Former president and now deputy speaker Gloria Macapagal-Arroyo, who is an economist by profession, said the Maharlika law “is a very big milestone for Philippine economy.”
Sen. Mark Villar, who is the sponsor of the MIF bill in the Senate, said the measure “can speed up the recovery from COVID-19” as early as next year.
“So, by the end of the year siguro matatapos na ‘yung IRR ng Maharlika and we can expect that it will be operational. As soon as magsimula ‘yung investment ng Maharlika, mararamdaman na natin. So, as early as, maybe early next year siguro mararamdaman na natin ‘yung effect ng Maharlika (So, by the end of the year, maybe the IRR will be finished and we can expect that it will be operational. As soon as Maharlika starts to invest, we can already feel its effect. So, as early as, maybe early next year we can probably feel the effect of Maharlika),” Villar said.

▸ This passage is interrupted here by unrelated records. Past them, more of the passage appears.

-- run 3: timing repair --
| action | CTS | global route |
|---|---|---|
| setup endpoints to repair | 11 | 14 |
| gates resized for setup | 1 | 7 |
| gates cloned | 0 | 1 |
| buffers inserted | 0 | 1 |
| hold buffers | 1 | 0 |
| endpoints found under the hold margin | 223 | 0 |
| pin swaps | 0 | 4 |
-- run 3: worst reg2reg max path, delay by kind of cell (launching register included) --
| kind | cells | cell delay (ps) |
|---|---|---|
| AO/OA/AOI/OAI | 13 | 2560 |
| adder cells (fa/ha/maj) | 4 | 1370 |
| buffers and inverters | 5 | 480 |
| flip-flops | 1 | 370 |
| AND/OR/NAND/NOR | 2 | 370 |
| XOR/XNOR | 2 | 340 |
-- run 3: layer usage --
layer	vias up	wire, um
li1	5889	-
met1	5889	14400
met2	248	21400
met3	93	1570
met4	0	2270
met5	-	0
**src/rtl/sipo_pkg.sv**
```systemverilog
// Shared types and helpers for the serial-in/parallel-out deserializer.
// Latency: n/a (declarations only).
// Backpressure: n/a.
package sipo_pkg;

   // Holding register occupancy
   typedef enum logic {
      HOLD_EMPTY = 1'b0,
      HOLD_FULL  = 1'b1
   } hold_state_t;

   // Width of a counter able to represent 0..width
   function automatic int cnt_width(input int width);
      return $clog2(width + 1);
   endfunction

endpackage

```
**src/rtl/sipo_bit_counter.sv**
```systemverilog
// Modulo-WIDTH bit counter; wrap flags the edge that samples the last bit of a word.
// Latency: count updates 1 cycle after an enabled edge; wrap is same-cycle (en && count==WIDTH-1).
// Backpressure: none, counts every enabled edge.
// Ports: clk, reset (sync, active-high), en (bit qualifier), count (bits so far), wrap (completing edge).
module sipo_bit_counter
   import sipo_pkg::*;
#(
   parameter int WIDTH = 8,
   localparam int CW   = cnt_width(WIDTH)
) (
   input  logic          clk,
   input  logic          reset,
   input  logic          en,
   output logic [CW-1:0] count,
   output logic          wrap
);

   localparam logic [CW-1:0] LAST = CW'(WIDTH - 1);

   // Internal decode only; feeds the parent's registers, never a top-level port
   assign wrap = en && (count == LAST);

   always_ff @(posedge clk) begin
      if (reset) begin
         count <= '0;
      end else if (en) begin
         if (count == LAST) begin
            count <= '0;
         end else begin
            count <= count + CW'(1);
         end
      end
   end

endmodule

```
**src/rtl/sipo_deserializer.sv**
```systemverilog
// Serial-in/parallel-out deserializer with a one-deep valid/ready holding register.
// Latency: word_valid rises 1 cycle after the edge sampling the word's final bit.
// Backpressure: none upstream; a word completing while the holder is full and not drained is dropped and sets sticky overrun.
// Ports: clk, reset (sync, active-high), din/din_valid (serial in), word_out/word_valid/word_ready (word out),
//        bit_count (partial-word progress), overrun/overrun_clr (sticky drop flag and its clear).
module sipo_deserializer
   import sipo_pkg::*;
#(
   parameter int WIDTH     = 8,
   parameter bit MSB_FIRST = 1'b1,
   localparam int CW       = cnt_width(WIDTH)
) (
   input  logic             clk,
   input  logic             reset,
   input  logic             din,
   input  logic             din_valid,
   output logic [WIDTH-1:0] word_out,
   output logic             word_valid,
   input  logic             word_ready,
   output logic [CW-1:0]    bit_count,
   output logic             overrun,
   input  logic             overrun_clr
);

   logic [WIDTH-1:0] shreg;
   logic [WIDTH-1:0] shreg_next;
   logic             wrap;
   logic             drop;
   hold_state_t      state;

   sipo_bit_counter #(
      .WIDTH (WIDTH)
   ) u_cnt (
      .clk   (clk),
      .reset (reset),
      .en    (din_valid),
      .count (bit_count),
      .wrap  (wrap)
   );

   // The shifted value is also the completed word on the wrap edge,
   // so the holding register loads shreg_next directly.
   generate
      if (MSB_FIRST) begin : g_msb
         assign shreg_next = {shreg[WIDTH-2:0], din};
      end else begin : g_lsb
         assign shreg_next = {din, shreg[WIDTH-1:1]};
      end
   endgenerate

   // A completing word is lost only if the held word is not leaving this edge
   assign drop = (state == HOLD_FULL) && wrap && !word_ready;

   assign word_valid = (state == HOLD_FULL);

   always_ff @(posedge clk) begin
      if (reset) begin
         shreg    <= '0;
         word_out <= '0;
         overrun  <= 1'b0;
         state    <= HOLD_EMPTY;
      end else begin
         if (din_valid) begin
            shreg <= shreg_next;
         end

         case (state)
            HOLD_EMPTY: begin
               if (wrap) begin
                  word_out <= shreg_next;
                  state    <= HOLD_FULL;
               end
            end
            HOLD_FULL: begin
               if (wrap) begin
                  // Drain and refill on the same edge keeps the holder full
                  if (word_ready) begin
                     word_out <= shreg_next;
                  end
               end else if (word_ready) begin
                  state <= HOLD_EMPTY;
               end
            end
            default: state <= HOLD_EMPTY;
         endcase

         // Set beats clear when both happen on one edge
         if (drop) begin
            overrun <= 1'b1;
         end else if (overrun_clr) begin
            overrun <= 1'b0;
         end
      end
   end

endmodule

```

Camarines Sur Rep. Luis Raymund Villafuerte, one of the law’s authors, said the 19th Congress has afforded the government with a new funding stream for investments other than the traditional sources of funds, namely, the General Appropriations Act (GAA) or the annual national budget, official development assistance (ODA) from overseas partners and the business sector via the public-private partnership (PPP) mode.

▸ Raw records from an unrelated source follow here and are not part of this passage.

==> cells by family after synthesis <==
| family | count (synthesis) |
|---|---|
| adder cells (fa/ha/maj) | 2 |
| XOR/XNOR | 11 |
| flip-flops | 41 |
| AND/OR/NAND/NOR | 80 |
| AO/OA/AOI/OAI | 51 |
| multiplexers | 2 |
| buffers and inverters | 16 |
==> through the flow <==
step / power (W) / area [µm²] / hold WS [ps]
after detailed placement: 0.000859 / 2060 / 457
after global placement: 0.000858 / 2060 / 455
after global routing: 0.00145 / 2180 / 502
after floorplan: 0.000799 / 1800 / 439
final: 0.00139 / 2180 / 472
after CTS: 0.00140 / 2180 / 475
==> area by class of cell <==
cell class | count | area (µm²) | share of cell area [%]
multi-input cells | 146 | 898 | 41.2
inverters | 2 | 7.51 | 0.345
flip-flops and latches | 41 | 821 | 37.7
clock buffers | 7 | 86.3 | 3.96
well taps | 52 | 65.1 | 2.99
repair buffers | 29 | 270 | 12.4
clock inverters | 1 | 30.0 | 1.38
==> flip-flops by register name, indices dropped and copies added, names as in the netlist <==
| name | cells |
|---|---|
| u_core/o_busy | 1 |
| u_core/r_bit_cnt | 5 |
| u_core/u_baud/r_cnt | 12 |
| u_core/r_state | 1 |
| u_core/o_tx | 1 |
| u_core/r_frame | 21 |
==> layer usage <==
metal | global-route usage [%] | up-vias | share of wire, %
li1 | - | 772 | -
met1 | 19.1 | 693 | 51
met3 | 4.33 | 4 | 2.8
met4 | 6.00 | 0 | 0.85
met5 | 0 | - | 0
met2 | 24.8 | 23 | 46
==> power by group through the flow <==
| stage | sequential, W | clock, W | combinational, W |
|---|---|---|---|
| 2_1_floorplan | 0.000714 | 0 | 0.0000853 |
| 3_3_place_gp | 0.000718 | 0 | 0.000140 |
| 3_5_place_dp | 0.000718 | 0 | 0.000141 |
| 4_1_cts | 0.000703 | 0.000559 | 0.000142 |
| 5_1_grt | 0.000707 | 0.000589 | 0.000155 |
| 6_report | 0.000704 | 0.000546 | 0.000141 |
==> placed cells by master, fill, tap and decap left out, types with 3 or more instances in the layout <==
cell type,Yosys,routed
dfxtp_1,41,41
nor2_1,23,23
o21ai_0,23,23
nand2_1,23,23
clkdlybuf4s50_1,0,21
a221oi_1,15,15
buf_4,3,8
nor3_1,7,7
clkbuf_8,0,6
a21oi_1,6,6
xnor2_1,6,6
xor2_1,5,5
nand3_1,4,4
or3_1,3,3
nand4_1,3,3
--- src/rtl/hd_timing_pkg.sv ---
// Shared types, beat encodings and helpers for the HD-CPU beat/phase timing generator.
package hd_timing_pkg;

    typedef enum logic [1:0] {
        HALT = 2'd0,
        PH1  = 2'd1,
        PH2  = 2'd2,
        PH3  = 2'd3
    } state_e;

    localparam logic [2:0] W_1 = 3'b001;
    localparam logic [2:0] W_2 = 3'b010;
    localparam logic [2:0] W_3 = 3'b100;

    // Width of the within-phase clock counter; never narrower than one bit
    // so that PHASE_LEN=1 still yields a legal vector.
    function automatic int phase_cnt_w(input int phaseLen);
        int w;
        w = $clog2(phaseLen);
        return (w < 1) ? 1 : w;
    endfunction

    // Beat that follows the current one, given the controller requests seen
    // at the beat boundary. Anything that is not W2 or W1 (W3 or an illegal
    // pattern) falls back to W1.
    function automatic logic [2:0] next_beat(input logic [2:0] w,
                                             input logic       shortReq,
                                             input logic       longReq);
        case (w)
            W_1:     return shortReq ? W_1 : W_2;
            W_2:     return longReq  ? W_3 : W_1;
            default: return W_1;
        endcase
    endfunction

endpackage

--- src/rtl/hd_edge_det.sv ---
// Two-flop synchronizer plus rising-edge detector for the console start button.
module hd_edge_det (
    input  logic clk_i,
    input  logic rst_ni,
    input  logic d_i,
    output logic rise_o
);

    logic sync1_q;
    logic sync2_q;
    logic prev_q;

    // All stages come out of reset high, so a button already held down
    // through reset is not mistaken for a fresh press.
    always_ff @(posedge clk_i or negedge rst_ni) begin
        if (!rst_ni) begin
            sync1_q <= 1'b1;
            sync2_q <= 1'b1;
            prev_q  <= 1'b1;
        end else begin
            sync1_q <= d_i;
            sync2_q <= sync1_q;
            prev_q  <= sync2_q;
        end
    end

    assign rise_o = sync2_q & ~prev_q;

endmodule

--- src/rtl/hd_timing_gen.sv ---
// Beat (W1-W3) and phase (T1-T3) generator for the HD-CPU hardwired controller.
module hd_timing_gen
    import hd_timing_pkg::*;
#(
    parameter int PHASE_LEN = 1,
    parameter int CNT_W     = 8
) (
    input  logic             CLK,
    input  logic             CLR,
    input  logic             QD,
    input  logic             SHORT,
    input  logic             LONG,
    input  logic             STOP,
    output logic [3:1]       W,
    output logic             T1,
    output logic             T2,
    output logic             T3,
    output logic             RUN,
    output logic [CNT_W-1:0] MCYC
);

    localparam int PCW = phase_cnt_w(PHASE_LEN);
    localparam logic [PCW-1:0] PH_LAST = PCW'(PHASE_LEN - 1);

    state_e           state_q, state_d;
    logic [PCW-1:0]   phase_q, phase_d;
    logic [2:0]       w_q, w_d;
    logic [CNT_W-1:0] mcyc_q, mcyc_d;

    logic qdRise;
    logic phaseLast;

    hd_edge_det u_edge_det (
        .clk_i  (CLK),
        .rst_ni (CLR),
        .d_i    (QD),
        .rise_o (qdRise)
    );

    assign phaseLast = (phase_q == PH_LAST);

    // Registers for the sequencer; reset is immediate, even in the middle of a beat.
    always_ff @(posedge CLK or negedge CLR) begin
        if (!CLR) begin
            state_q <= HALT;
            phase_q <= '0;
            w_q     <= W_1;
            mcyc_q  <= '0;
        end else begin
            state_q <= state_d;
            phase_q <= phase_d;
            w_q     <= w_d;
            mcyc_q  <= mcyc_d;
        end
    end

    // Phase sequencing; controller requests are only looked at on the last clock of PH3.
    always_comb begin
        state_d = state_q;
        phase_d = phase_q;
        w_d     = w_q;
        mcyc_d  = mcyc_q;
        unique case (state_q)
            HALT: begin
                if (qdRise) begin
                    state_d = PH1;
                    phase_d = '0;
                end
            end
            PH1: begin
                if (phaseLast) begin
                    state_d = PH2;
                    phase_d = '0;
                end else begin
                    phase_d = phase_q + PCW'(1);
                end
            end
            PH2: begin
                if (phaseLast) begin
                    state_d = PH3;
                    phase_d = '0;
                end else begin
                    phase_d = phase_q + PCW'(1);
                end
            end
            PH3: begin
                if (phaseLast) begin
                    phase_d = '0;
                    w_d     = next_beat(w_q, SHORT, LONG);
                    if (w_d == W_1) begin
                        mcyc_d = mcyc_q + CNT_W'(1);
                    end
                    state_d = STOP ? HALT : PH1;
                end else begin
                    phase_d = phase_q + PCW'(1);
                end
            end
            default: begin
                state_d = HALT;
                phase_d = '0;
            end
        endcase
    end

    assign W    = w_q;
    assign T1   = (state_q == PH1);
    assign T2   = (state_q == PH2);
    assign T3   = (state_q == PH3);
    assign RUN  = (state_q != HALT);
    assign MCYC = mcyc_q;

endmodule

--- config.mk ---
export PLATFORM = sky130hd
export DESIGN_NAME = hd_timing_gen
export DESIGN_NICKNAME = d
export VERILOG_FILES = /design/src/rtl/hd_timing_pkg.sv /design/src/rtl/hd_edge_det.sv /design/src/rtl/hd_timing_gen.sv
export SDC_FILE = /design/constraint.sdc
export NUM_CORES = 1
export LEC_CHECK = 0
export CORE_AREA = 3 3 45 47
export CTS_BUF_LIST = sky130_fd_sc_hd__clkbuf_16
export CTS_CLUSTER_SIZE = 8
export DETAILED_ROUTE_END_ITERATION = 10
export DIE_AREA = 0 0 48 50
export GPL_TIMING_DRIVEN = 0
export MAX_ROUTING_LAYER = met4
export PLACE_DENSITY_LB_ADDON = 0.1
export SYNTH_ARGS = -nofsm -noshare
export SYNTH_HDL_FRONTEND = slang
export SYNTH_SLANG_ARGS = --single-unit
--- constraint.sdc ---
create_clock -name CLK -period 2.1 [get_ports CLK]
set_input_delay 0.315 -clock CLK [delete_from_list [all_inputs] [get_ports CLK]]
set_output_delay 0.315 -clock CLK [all_outputs]
set_load 0.01 [all_outputs]
* Word level (Yosys, flattened, before mapping)
Index checks and enable logic that the tools add are counted.
** Word-level totals
- Bits in registers :: 17
- Latch bits :: 0
- RAM bits :: 0
- Memory bits (read-only) :: 0
- Bits of input ports :: 6
- Word-level logic and storage cells :: 42
- Memories kept :: 0
** Operators by class
- Add/sub/neg operators :: 2
- $mul :: 0
- Divide/modulo/power cells :: 0
- Magnitude comparators :: 0
- Eq/ne operators :: 10
- Shift-type cells :: 0
- Muxes and demuxes :: 14
- Bitwise operators :: 3
- Reductions and logical operators :: 6
** Operators by type and width (count)
- 2-bit 2-to-1 mux :: 5
- 3-bit 2-to-1 mux :: 3
- 8-bit by 1-bit adder with 8-bit output (second input constant) :: 1
- 2-bit inequality test (second input constant) :: 4
- 2-bit case mux with 4 select lines :: 1
- 3-bit by 1-bit == test with 1-bit output (second input constant) :: 2
- 3-bit case mux with 2 select lines :: 1
- 2-bit == test (second input constant) :: 2
- 4-bit AND reduction :: 1
- 3-bit by 2-bit == test with 1-bit output (second input constant) :: 1
- 1-bit 2-to-1 mux :: 3
- 3-bit AND reduction :: 1
- 3-bit OR reduction :: 1
- 2-bit by 1-bit == test with 1-bit output (second input constant) :: 1
- 2-bit logical NOT :: 1
- 1-bit NOT :: 2
- 1-bit case mux with 2 select lines :: 1
- 2-bit AND reduction :: 1
- 2-bit nonzero test :: 1
- 1-bit adder (second input constant) :: 1
- 1-bit AND :: 1

* Logic depth before layout (Yosys ltp)
- Depth after elaboration :: 6
- Mapped depth :: 5
- Depth with buffers taken out :: 5

* Hierarchy
From an unflattened synthesis, not the netlist that was laid out.
** Unflattened totals
- Cells, all modules :: 66
- Area total of the unflattened synthesis :: 778.2 um^2
** Modules (own cells, without submodules)
- hd_timing_gen :: instances 1, cells an instance 62, area each 685.7 um^2, sequential area each 326.6 um^2
- hd_edge_det :: instances 1, cells an instance 4, area each 92.6 um^2, sequential area each 78.8 um^2

* Worst setup path after synthesis
Ideal clock, no wire load.
- Kind :: flip-flop to flip-flop
- Start :: register w_q[0] (netlist: W[1])
- End :: register mcyc_q[1] (netlist: MCYC[1])
- Arrival :: 1.580 ns
- Path slack :: 0.395 ns
- Cell stages (with the launch flop) :: 5
- Buffers on the path :: 0
- Cell sequence :: dfstp_2 > or3b_4 > a21oi_4 > nand2b_4 > mux2_4
** Between the ends
- Word-level cells in the longest chain between the ends :: 6
- Elaborated cells on any way between the ends :: 7
** Ends and longest elaborated chain
- from (decl) :: RTL line hd_timing_gen.sv:27 : logic [2:0] w_q, w_d;
- from (signal assigned) :: RTL line hd_timing_gen.sv:52 : w_q <= w_d;
- 3-bit by 2-bit == test with 1-bit output / 3-bit by 1-bit == test with 1-bit output (equally long branches) :: RTL line hd_timing_pkg.sv:29 : case (w)
- 3-bit case mux with 2 select lines (*) :: RTL line hd_timing_pkg.sv:29
- 3-bit 2-to-1 mux (*) :: RTL line hd_timing_gen.sv:87 : if (phaseLast) begin
- 3-bit 2-to-1 mux (*) :: RTL line hd_timing_gen.sv:63 : unique case (state_q)
- 3-bit by 1-bit == test with 1-bit output (*) :: RTL line hd_timing_gen.sv:90 : if (w_d == W_1) begin
- 3-bit AND reduction (no source line) (*)
- to (signal assigned) :: RTL line hd_timing_gen.sv:53 : mcyc_q <= mcyc_d;
- to (decl) :: RTL line hd_timing_gen.sv:28 : logic [CNT_W-1:0] mcyc_q, mcyc_d;
Every way passes the cells marked *; elsewhere a longest branch is shown, timed or not. The select of a mux whose other input is x is not followed.
A chain may end at the register's enable or synchronous reset.

* Worst setup path in the final report
- Start :: register state_q[1]
- End :: output T3
** Between the ends
- Word-level cells in the longest chain between the ends :: 1
** Ends and longest elaborated chain
- from (decl) :: RTL line hd_timing_gen.sv:25 : state_e state_q, state_d;
- from (signal assigned) :: RTL line hd_timing_gen.sv:50 : state_q <= state_d;
- 2-bit == test :: RTL line hd_timing_gen.sv:108 : assign T3 = (state_q == PH3);
- to (decl) :: RTL line hd_timing_gen.sv:17 : output logic T3,
No other way between the ends.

Villafuerte said the Marcos administration has come up with a new investment fund source to create more jobs and turn the Philippines into a prosperous middle-class society in two decades.
“The MIF, as set up under the newly-signed RA 11954, would help the national (government) prevail over two drawbacks that threaten to handicap the Marcos administration’s agenda to sustain the robust economic growth path post-pandemic, create jobs and attack poverty, and keep the Philippines on its AmBisyon Natin 2040 path of becoming a prosperous middle-class society in less than two decades,” he said.
Villafuerte said the MIF is “sure to fit up the Philippines with a new growth stimulant at this time when the country has won an investment or credit rating upgrade even as the world economy appears heading for a hard landing in the face of a likely pronounced global economic slowdown.”
SAD DAY
Senate minority leader Aquilino Pimentel III said the signing of the MIF bill “is a sad day in the history of our country, as the State, through the Maharlika Investment Fund, will be engaging, unjustifiably, in an economic activity (risky investing) which is best left to the private sector.”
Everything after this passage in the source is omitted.